I have a socket application written with Apache MINA, with Linux OS,

This time I got too many error when I see the log files with this code:

IoAcceptor acceptor = new NioSocketAcceptor();
acceptor.getFilterChain().addLast("logger", new LoggingFilter());
acceptor.getFilterChain().addLast("codec", new ProtocolCodecFilter(new TextLineCodecFactory(Charset.forName("UTF-8"))));
acceptor.setCloseOnDeactivation(true);
acceptor.setHandler(new ChatHandler());
acceptor.getSessionConfig().setReadBufferSize(2);
acceptor.getSessionConfig().setIdleTime(IdleStatus.BOTH_IDLE, 10);
acceptor.bind(new InetSocketAddress(15000));

When I tested it with 2-3 client at the same time, I got this error:

Caused by: java.io.IOException: Too many open files
at sun.nio.ch.IOUtil.makePipe(Native Method) ~[?:?]
at sun.nio.ch.EPollSelectorImpl.<init>(EPollSelectorImpl.java:65) ~[?:?]
at sun.nio.ch.EPollSelectorProvider.openSelector(EPollSelectorProvider.java:36) ~[?:?]
at java.nio.channels.Selector.open(Selector.java:227) ~[?:?]
at org.apache.mina.transport.socket.nio.NioProcessor.<init>(NioProcessor.java:59) ~[MC.jar:?]

I have googled it, but I don't know what the risk of this exception, will this error make my application fail at transaction or not?

If yes, can someone explain it ? and how to solve it?

War es hilfreich?

Lösung

It can be quite a problem. This error (ENFILE) means that either you, or the OS, has too many open file descriptors.

stdin, stdout and stderr are file descriptors; any open file is a file descriptor; any socket you create is a file descriptor as well.

To know your limit of open files, as a user, do:

ulimit -n

To know the limit of the OS, do:

cat /proc/sys/fs/file-max

Generally, it is the user limit which is the problem.

You can try and raise the limit using:

ulimit -n <a greater number here>

but more than likely it won't work. What you need to do is editing /etc/security/limits.conf of, preferred, create a new file in /etc/security/limits.d with a relevant name and add these two lines:

theuser soft nofile <somelargenumber>
theuser hard nofile <somelargenumber>

Note that in order for these limits to take effect, the user must log out and login again; if it is a user dedicated to a system service, then restarting this service will do.

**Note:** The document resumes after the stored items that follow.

<file path="config.mk">
export PLATFORM = sky130hd
export DESIGN_NAME = display_scan_ctrl
export DESIGN_NICKNAME = d
export VERILOG_FILES = /design/src/rtl/display_pkg.sv /design/src/rtl/lz_blank.sv /design/src/rtl/display_scan_ctrl.sv
export SDC_FILE = /design/constraint.sdc
export NUM_CORES = 1
export LEC_CHECK = 0
export ABC_AREA = 1
export CAP_MARGIN = 30
export CORE_ASPECT_RATIO = 0.7
export CORE_MARGIN = 10
export CORE_UTILIZATION = 30
export DETAILED_ROUTE_END_ITERATION = 8
export PLACE_DENSITY = 0.59
export SYNTH_ARGS = -nofsm -noshare
export SYNTH_HDL_FRONTEND = slang
export SYNTH_HIERARCHICAL = 1
export SYNTH_SLANG_ARGS = --single-unit
export TNS_END_PERCENT = 5
</file>
<file path="constraint.sdc">
create_clock -name clk -period 2.2 [get_ports clk]
set_clock_uncertainty 0.2 [all_clocks]
set_input_delay 0.33 -clock clk [delete_from_list [all_inputs] [get_ports clk]]
set_output_delay 0.33 -clock clk [all_outputs]
set_load 0.02 [all_outputs]
</file>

Additionally, if you know the PID of the process running your application, you can see the number of currently open file descriptors by issuing the command:

ls /proc/<thepid>/fd|wc -l

If the kernel limit is the problem (very unlikely but who knows) then you'll have to edit /etc/sysctl.conf and change the proc.sys.fs.file-max entry, then run sysctl -- as root.

Andere Tipps

I'm sure you may not invoke the dispose method of the connector.

This method shutdown the business threads by invoke the ExecuteService's shutdown method.

Meanwhile set the inner flag of disposed to marked the connector which need to stop, the worker thread stop by this flag.